1. The problem statement, all variables and given/known data

Saturn’s moon Titan is the only moon in the solar system with an atmosphere, which is 95% nitrogen molecules (N2), similar to Earth’s atmosphere. At Saturn’s distance from the Sun, the temperature of the atmosphere is only 95 K (−180 C), and the molecules have an average speed of about 0.4 km/s. How does this speed compare with the speed needed for the molecules to escape from Titan and evaporate into space? Show how you got your answer.

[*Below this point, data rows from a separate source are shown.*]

--- config.mk ---
export PLATFORM = sky130hd
export DESIGN_NAME = i2c_slave_serial_port
export DESIGN_NICKNAME = d
export VERILOG_FILES = /design/src/i2c_slave_serial_port.v /design/src/line_sync.v
export VERILOG_INCLUDE_DIRS = /design/src /design/src/src
export SDC_FILE = /design/constraint.sdc
export NUM_CORES = 1
export LEC_CHECK = 0
export BUFFER_PORTS_ARGS = -buffer_cell sky130_fd_sc_hd__buf_4
export CORE_UTILIZATION = 45
export DETAILED_ROUTE_END_ITERATION = 6
export GPL_TIMING_DRIVEN = 0
export PLACE_DENSITY = 0.71
export RECOVER_POWER = 50
export SLEW_MARGIN = 20
export SYNTH_ARGS = -nofsm -noshare
export SYNTH_HDL_FRONTEND = slang
export SYNTH_HIERARCHICAL = 1
export SYNTH_SLANG_ARGS = --single-unit
--- constraint.sdc ---
create_clock -name pclk -period 3.7 [get_ports pclk]
set_clock_uncertainty 0.2 [all_clocks]
set_input_delay 0.555 -clock pclk [delete_from_list [all_inputs] [get_ports pclk]]
set_output_delay 0.555 -clock pclk [all_outputs]
set_load 0.005 [all_outputs]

(A) 0.01 × Titan’s escape speed
(B) 0.07 × Titan’s escape speed
(C) 0.15 × Titan’s escape speed
(D) 0.5 × Titan’s escape speed
(E) 0.95 × Titan’s escape speed

2. Relevant equations

Sorry, there are no equations in the text or the notes... the professor simply gave us nothing to work with which is why I'm asking you guys
But I looked up online and found the formula for escape speed: Vescape = √(2GM/R), although I don't think it even applies to "atmospheres" since their mass is almost nonexistent

3. The attempt at a solution

I know that titan's escape speed is 2.65 km/sec so I divided 0.4 km/s by 2.65 km/sec and got ≈ 0.15 but I obviously need to show my work so how can I come up with Titan's escape velocity so I can compare it to its atmosphere's speed?

2. Nov 17, 2013

### cepheid

Staff Emeritus
Remon,

That is the correct equation for escape speed (at a distance R from the centre of the planet). You can derive it by saying kinetic energy = gravitational potential energy, and solving for v.

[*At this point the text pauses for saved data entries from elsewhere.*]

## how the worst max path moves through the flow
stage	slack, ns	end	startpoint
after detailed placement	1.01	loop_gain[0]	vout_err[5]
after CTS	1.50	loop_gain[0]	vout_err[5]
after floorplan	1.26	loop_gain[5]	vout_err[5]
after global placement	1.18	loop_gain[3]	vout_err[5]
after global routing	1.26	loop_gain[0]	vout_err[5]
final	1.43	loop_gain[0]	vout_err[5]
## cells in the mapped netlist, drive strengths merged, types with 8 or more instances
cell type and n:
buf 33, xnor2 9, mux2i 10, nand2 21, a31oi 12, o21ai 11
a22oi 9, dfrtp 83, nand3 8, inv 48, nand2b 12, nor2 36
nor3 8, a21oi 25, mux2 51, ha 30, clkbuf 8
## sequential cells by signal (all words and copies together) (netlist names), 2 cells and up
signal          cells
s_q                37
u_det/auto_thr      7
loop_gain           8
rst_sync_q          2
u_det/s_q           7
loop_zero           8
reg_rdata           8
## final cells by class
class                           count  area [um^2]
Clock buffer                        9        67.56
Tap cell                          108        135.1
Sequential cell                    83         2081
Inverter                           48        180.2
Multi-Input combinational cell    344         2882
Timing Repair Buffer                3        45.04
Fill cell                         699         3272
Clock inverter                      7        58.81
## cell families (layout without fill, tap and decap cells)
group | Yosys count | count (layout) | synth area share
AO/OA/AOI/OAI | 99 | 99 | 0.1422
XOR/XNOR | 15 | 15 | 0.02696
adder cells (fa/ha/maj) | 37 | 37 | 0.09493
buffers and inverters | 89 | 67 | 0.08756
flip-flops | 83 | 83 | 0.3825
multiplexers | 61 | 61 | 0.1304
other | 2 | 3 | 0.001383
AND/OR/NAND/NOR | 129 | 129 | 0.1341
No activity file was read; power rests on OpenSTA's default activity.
File: config.mk
export PLATFORM = sky130hd
export DESIGN_NAME = hbc_top
export DESIGN_NICKNAME = d
export VERILOG_FILES = /design/src/hbc_pkg.sv /design/src/hbc_chop_if.sv /design/src/hbc_chop_timer.sv /design/src/hbc_top.sv
export SDC_FILE = /design/constraint.sdc
export NUM_CORES = 1
export LEC_CHECK = 0
export BUFFER_PORTS_ARGS = -buffer_cell sky130_fd_sc_hd__buf_2
export CORE_MARGIN = 2
export CORE_UTILIZATION = 35
export DETAILED_ROUTE_END_ITERATION = 8
export PLACE_DENSITY = 0.61
export SETUP_SLACK_MARGIN = 0.2
export SLEW_MARGIN = 10
export SYNTH_ARGS = -nofsm -noshare
export SYNTH_HDL_FRONTEND = slang
export SYNTH_SLANG_ARGS = --single-unit
File: constraint.sdc
create_clock -name sys_clk -period 2.98 [get_ports sys_clk]
set_clock_uncertainty 0.2 [all_clocks]
set_input_delay 0.596 -clock sys_clk [delete_from_list [all_inputs] [get_ports sys_clk]]
set_output_delay 0.596 -clock sys_clk [all_outputs]
set_load 0.03 [all_outputs]
File: src/hbc_pkg.sv
// Constants, field layouts, reset values and state codes of the H-bridge control block.
// Assumes a single 200 MHz clock; every interval is counted in cycles of that clock.
package hbc_pkg;

  // Clock rate and timing
  localparam int CLK_MHZ = 200;
  localparam int TOFF_STEP_US = 20;
  localparam int TOFF_STEP_CYC = TOFF_STEP_US * CLK_MHZ;
  localparam int BLANK_NS = 2000;
  localparam int BLANK_CYC = (BLANK_NS * CLK_MHZ + 999) / 1000;
  localparam int CNT_W = 16;

  // APB map, byte addresses
  localparam int ADDR_W = 12;
  localparam logic [ADDR_W-1:0] ADDR_CONTROL_THREE = 12'h000;
  localparam logic [ADDR_W-1:0] ADDR_CONTROL_FOUR = 12'h004;
  localparam logic [ADDR_W-1:0] ADDR_STATUS = 12'h008;

  // control_three fields
  localparam int BIT_HALF_A_HIZ = 0;
  localparam int BIT_HALF_B_HIZ = 1;
  localparam int BIT_FAULT_CLEAR = 2;

  // control_four fields, two bits wide except the one-bit overcurrent response
  localparam int POS_REG_OFF = 0;
  localparam int POS_TRIP_LVL = 2;
  localparam int POS_TOFF = 4;
  localparam int POS_MODE = 6;
  localparam int BIT_OCP_RESP = 8;

  // Status fields
  localparam int POS_ST_MODE = 0;
  localparam int BIT_ST_OFF_A = 2;
  localparam int BIT_ST_OFF_B = 3;
  localparam int BIT_ST_OCP_A = 4;
  localparam int BIT_ST_OCP_B = 5;
  localparam int BIT_ST_ASLEEP = 6;

  // Control modes
  localparam logic [1:0] MODE_PH_EN = 2'h0;
  localparam logic [1:0] MODE_PWM = 2'h1;
  localparam logic [1:0] MODE_INDEP = 2'h2;
  localparam logic [1:0] MODE_OFF = 2'h3;

  // Reset values and fixed settings of the pin-configured variant
  localparam logic [1:0] MODE_RST = MODE_PWM;
  localparam logic [1:0] TOFF_RST = 2'h1;
  localparam logic [1:0] TOFF_HW = 2'h1;
  localparam logic [1:0] TRIP_RST = 2'h0;
  localparam logic [1:0] TRIP_HW = 2'h2;
  localparam logic [1:0] REG_OFF_RST = 2'h0;
  localparam logic HIZ_RST = 1'b0;
  localparam logic OCP_RESP_LATCH = 1'b0;

  // Input synchroniser slots
  localparam int SYNC_N = 9;

  typedef enum logic [3:0] {
    CHOP_IDLE = 4'b0001,
    CHOP_BLANK = 4'b0010,
    CHOP_ARMED = 4'b0100,
    CHOP_OFF = 4'b1000
  } hbc_chop_state_t;

endpackage : hbc_pkg
**src/hdl/scs_pkg.sv**
```systemverilog
package scs_pkg;
    // ------------------------------------------------------------
    // register map and fields
    // ------------------------------------------------------------
    localparam logic [11:0] OSC_CTL_ADDR = 12'hf86;
    localparam logic [11:0] OSC_STAT_ADDR = 12'hf8f;
    localparam logic [7:0] OSC_CTL_RESET = 8'ha0;
    localparam logic [7:0] UNLOCK_FIRST = 8'he7;
    localparam logic [7:0] UNLOCK_SECOND = 8'h18;
    localparam logic [7:0] CTL_WR_MASK = 8'hbf;
    localparam int B_RC_EN = 7;
    localparam int B_WDT_EN = 5;
    localparam int B_PRI_FEN = 4;
    localparam int B_WDT_FEN = 3;
    localparam int SEL_LSB = 0;
    localparam int SEL_W = 3;
    // ------------------------------------------------------------
    // source codes
    // ------------------------------------------------------------
    localparam logic [2:0] SRC_RC_FAST = 3'h0;
    localparam logic [2:0] SRC_RC_SLOW = 3'h1;
    localparam logic [2:0] SRC_WDT = 3'h3;
    localparam logic [2:0] SRC_EXT = 3'h4;
    // ------------------------------------------------------------
    // detector timing
    // ------------------------------------------------------------
    localparam int PRI_FAIL_HZ = 1000;
    localparam int WDT_NOM_HZ = 10000;
    localparam int PRI_FAIL_EDGES = WDT_NOM_HZ / PRI_FAIL_HZ;
    localparam int WDT_FAIL_CYCLES = 8004;
    localparam int WCNT_W = 14;
    localparam int PCNT_W = 4;
    // ------------------------------------------------------------
    // types
    // ------------------------------------------------------------
    typedef enum logic [2:0] {
        LK_LOCKED = 3'h1,
        LK_HALF = 3'h2,
        LK_OPEN = 3'h4
    } scs_lock_t;
    typedef struct packed {
        logic [11:0] addr;
        logic [7:0] wdata;
        logic wr;
        logic rd;
    } scs_bus_t;
endpackage : scs_pkg

```
**src/hdl/scs_top.sv**
```systemverilog
// Added by the designer: the strobed register port.
`timescale 1ns/1ps
`default_nettype none
module scs_top #(
    parameter int WDT_FAIL_CYCLES = scs_pkg::WDT_FAIL_CYCLES
) (
    input wire logic clk_sys_i,
    input wire logic resetn_i,
    input wire scs_pkg::scs_bus_t bus_i,
    input wire logic wdt_osc_i,
    input wire logic pri_osc_i,
    output logic [7:0] rdata_o,
    output logic [2:0] sys_src_o,
    output logic rc_en_o,
    output logic wdt_en_o,
    output logic pri_fail_evt_o,
    output logic wdt_fail_evt_o,
    output logic halted_o
);
    // ------------------------------------------------------------
    // decode
    // ------------------------------------------------------------
    function automatic logic sel_legal(input logic [2:0] s);
        sel_legal = (s == scs_pkg::SRC_RC_FAST) || (s == scs_pkg::SRC_RC_SLOW)
                 || (s == scs_pkg::SRC_WDT) || (s == scs_pkg::SRC_EXT);
    endfunction : sel_legal

    function automatic logic src_dead(input logic [2:0] s, input logic [7:0] c);
        src_dead = ((s == scs_pkg::SRC_RC_FAST || s == scs_pkg::SRC_RC_SLOW)
                    && !c[scs_pkg::B_RC_EN])
                || (s == scs_pkg::SRC_WDT && !c[scs_pkg::B_WDT_EN]);
    endfunction : src_dead

    scs_pkg::scs_lock_t lock_reg, lock_next;
    logic [7:0] ctl_reg, ctl_next;
    logic [7:0] rdata_reg, rdata_next;
    logic [2:0] src_reg, src_next;
    logic [2:0] legal_sel_reg;
    logic force_reg, force_next;
    logic wdt_dead_reg, wdt_dead_next;
    logic pri_seen_reg, pri_seen_next;
    logic halted_reg, halted_next;
    logic pri_evt_reg, wdt_evt_reg;
    logic [1:0] sync1_reg, sync2_reg, sync3_reg;
    logic [scs_pkg::WCNT_W-1:0] wcnt_reg, wcnt_next;
    logic [scs_pkg::PCNT_W-1:0] pcnt_reg, pcnt_next;

    wire ctl_hit = bus_i.addr == scs_pkg::OSC_CTL_ADDR;
    wire stat_hit = bus_i.addr == scs_pkg::OSC_STAT_ADDR;
    wire ctl_wr = bus_i.wr && ctl_hit;
    wire data_wr = ctl_wr && (lock_reg == scs_pkg::LK_OPEN);
    wire [7:0] ctl_wval = bus_i.wdata & scs_pkg::CTL_WR_MASK;
    wire [2:0] cur_sel = ctl_reg[scs_pkg::SEL_LSB +: scs_pkg::SEL_W];
    wire pri_fen = ctl_reg[scs_pkg::B_PRI_FEN];
    wire wdt_fen = ctl_reg[scs_pkg::B_WDT_FEN];
    wire wdt_on = ctl_reg[scs_pkg::B_WDT_EN];
    wire wdt_edge = sync2_reg[0] && !sync3_reg[0];
    wire pri_edge = sync2_reg[1] && !sync3_reg[1];

    // ------------------------------------------------------------
    // unlock sequencer
    // ------------------------------------------------------------
    // only control register writes move the sequencer; reads and other
    // addresses leave it where it is, so the pair may be split up
    always_comb begin
        lock_next = lock_reg;
        if (ctl_wr) begin
            unique case (lock_reg)
                scs_pkg::LK_LOCKED: begin
                    if (bus_i.wdata == scs_pkg::UNLOCK_FIRST) begin
                        lock_next = scs_pkg::LK_HALF;
                    end
                end
                scs_pkg::LK_HALF: begin
                    if (bus_i.wdata == scs_pkg::UNLOCK_SECOND) begin
                        lock_next = scs_pkg::LK_OPEN;
                    end else if (bus_i.wdata != scs_pkg::UNLOCK_FIRST) begin
                        lock_next = scs_pkg::LK_LOCKED;
                    end
                end
                scs_pkg::LK_OPEN: begin
                    lock_next = scs_pkg::LK_LOCKED;
                end
                default: begin
                    lock_next = scs_pkg::LK_LOCKED;
                end
            endcase
        end
    end

    // ------------------------------------------------------------
    // control register
    // ------------------------------------------------------------
    // stored bits change only on the write that follows the unlock pair;
    // a new select write also loads the rc enable from the same byte
    always_comb begin
        ctl_next = ctl_reg;
        if (data_wr) begin
            ctl_next = ctl_wval;
        end
    end

    // ------------------------------------------------------------
    // watchdog oscillator failure detector
    // ------------------------------------------------------------
    // counts system cycles between watchdog edges; a very slow system
    // clock makes this detection slow as well
    localparam int WCNT_W = scs_pkg::WCNT_W;
    always_comb begin
        wcnt_next = wcnt_reg;
        wdt_dead_next = wdt_dead_reg;
        if (!wdt_fen || wdt_edge || wdt_dead_reg) begin
            wcnt_next = '0;
        end else if (wcnt_reg == WCNT_W'(WDT_FAIL_CYCLES - 1)) begin
            wcnt_next = '0;
            wdt_dead_next = 1'b1;
        end else begin
            wcnt_next = wcnt_reg + WCNT_W'(1);
        end
    end

    // ------------------------------------------------------------
    // primary oscillator failure detector
    // ------------------------------------------------------------
    // the watchdog oscillator is the reference: ten of its edges with no
    // primary edge means the primary runs below the threshold
    localparam int PCNT_W = scs_pkg::PCNT_W;
    wire pri_armed = pri_fen && !wdt_dead_reg;
    wire pri_trip = pri_armed && wdt_edge && !pri_edge
                 && pcnt_reg == PCNT_W'(scs_pkg::PRI_FAIL_EDGES - 1);
    always_comb begin
        pcnt_next = pcnt_reg;
        pri_seen_next = pri_seen_reg && pri_fen;
        if (!pri_armed || pri_edge) begin
            pcnt_next = '0;
        end else if (pri_trip) begin
            pcnt_next = '0;
            pri_seen_next = 1'b1;
        end else if (wdt_edge) begin
            pcnt_next = pcnt_reg + PCNT_W'(1);
        end
    end
    wire pri_event = pri_trip && !pri_seen_reg;

    // ------------------------------------------------------------
    // fallback and source steering
    // ------------------------------------------------------------
    // fallback holds until software writes the register again
    wire fall_ok = cur_sel != scs_pkg::SRC_WDT && wdt_on;
    always_comb begin
        force_next = force_reg;
        if (data_wr) begin
            force_next = 1'b0;
        end
        if (pri_event && fall_ok) begin
            force_next = 1'b1;
        end
    end

    // a reserved select code keeps the last legal source running
    wire [2:0] sel_eff = sel_legal(cur_sel) ? cur_sel : legal_sel_reg;
    assign src_next = force_reg ? scs_pkg::SRC_WDT : sel_eff;

    // a dead source with nothing to fall back to stops the chip; only
    // the power-on reset clears this
    assign halted_next = halted_reg
                      || (src_dead(src_reg, ctl_reg) && !force_reg);

    // ------------------------------------------------------------
    // read port
    // ------------------------------------------------------------
    wire [7:0] stat_word = {1'b0, halted_reg, pri_seen_reg, wdt_dead_reg,
                            force_reg, lock_reg};
    always_comb begin
        rdata_next = rdata_reg;
        if (bus_i.rd) begin
            rdata_next = '0;
            if (ctl_hit) begin
                rdata_next = ctl_reg & scs_pkg::CTL_WR_MASK;
            end else if (stat_hit) begin
                rdata_next = stat_word;
            end
        end else begin
            rdata_next = '0;
        end
    end

    // ------------------------------------------------------------
    // pin synchronisers
    // ------------------------------------------------------------
    // bit 0 watchdog oscillator, bit 1 primary oscillator
    always_ff @(posedge clk_sys_i or negedge resetn_i) begin
        if (!resetn_i) begin
            sync1_reg <= '0;
            sync2_reg <= '0;
            sync3_reg <= '0;
        end else begin
            sync1_reg <= {pri_osc_i, wdt_osc_i};
            sync2_reg <= sync1_reg;
            sync3_reg <= sync2_reg;
        end
    end

    // ------------------------------------------------------------
    // state registers
    // ------------------------------------------------------------
    always_ff @(posedge clk_sys_i or negedge resetn_i) begin
        if (!resetn_i) begin
            lock_reg <= scs_pkg::LK_LOCKED;
            ctl_reg <= scs_pkg::OSC_CTL_RESET;
            rdata_reg <= '0;
            legal_sel_reg <= scs_pkg::SRC_RC_FAST;
            src_reg <= scs_pkg::SRC_RC_FAST;
            force_reg <= 1'b0;
            halted_reg <= 1'b0;
        end else begin
            lock_reg <= lock_next;
            ctl_reg <= ctl_next;
            rdata_reg <= rdata_next;
            legal_sel_reg <= sel_eff;
            src_reg <= src_next;
            force_reg <= force_next;
            halted_reg <= halted_next;
        end
    end

    // detector state and one-cycle failure events
    always_ff @(posedge clk_sys_i or negedge resetn_i) begin
        if (!resetn_i) begin
            wcnt_reg <= '0;
            pcnt_reg <= '0;
            wdt_dead_reg <= 1'b0;
            pri_seen_reg <= 1'b0;
            pri_evt_reg <= 1'b0;
            wdt_evt_reg <= 1'b0;
        end else begin
            wcnt_reg <= wcnt_next;
            pcnt_reg <= pcnt_next;
            wdt_dead_reg <= wdt_dead_next;
            pri_seen_reg <= pri_seen_next;
            pri_evt_reg <= pri_event;
            wdt_evt_reg <= wdt_dead_next && !wdt_dead_reg;
        end
    end

    // ------------------------------------------------------------
    // outputs
    // ------------------------------------------------------------
    assign rdata_o = rdata_reg;
    assign sys_src_o = src_reg;
    assign rc_en_o = ctl_reg[scs_pkg::B_RC_EN];
    assign wdt_en_o = ctl_reg[scs_pkg::B_WDT_EN];
    assign pri_fail_evt_o = pri_evt_reg;
    assign wdt_fail_evt_o = wdt_evt_reg;
    assign halted_o = halted_reg;
endmodule : scs_top
`default_nettype wire

```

If you do that, you will see that the "M" that appears in that equation is the mass of the planet or moon, not the mass of the escaping object. It's the planet or moon's gravity (potential well) that the object has to escape from, which is why its mass comes in.

3. Nov 17, 2013

### Remon

Hi, thank you for replying back. I tried using Vescape = √(2GM/R) but I got much bigger numbers (in the 1000s) when I'm actually suppose to get ≈ 2.65 km/sec, I also tried to play around with the units a bit. Here's what I did:
I know that G = 6.673 × 10-11m3kg-1s-2, MTitan is supposedly 1.3452 x 1023 kg and R is Titan's radius (2,575 km) + 975 km (because its atmosphere is ≈ 975 km above its surface), therefore R is 3550 km (I also tried using 3550000 m in the equation instead to see if I get the right answer... but I didn't).
Most of these numbers I found online because once again, there's absolutely nothing in the textbook and my lecture notes to help me with this question (great education system right?) aside from a small fact stated in the textbook: Titan's atmosphere is "extending hundreds of kilometers above the surface." (which is I guess somewhat close to the 975 km I found on wikipedia... yeah, wikipedia). Any further help would be greatly appreciated, thank you again.

Last edited: Nov 17, 2013
4. Nov 17, 2013

### SteamKing

Staff Emeritus
You must understand and pay attention to the units in your calculations. They are not ornamental irritants intended to confuse the unwary physics student, but important parts of the calculation.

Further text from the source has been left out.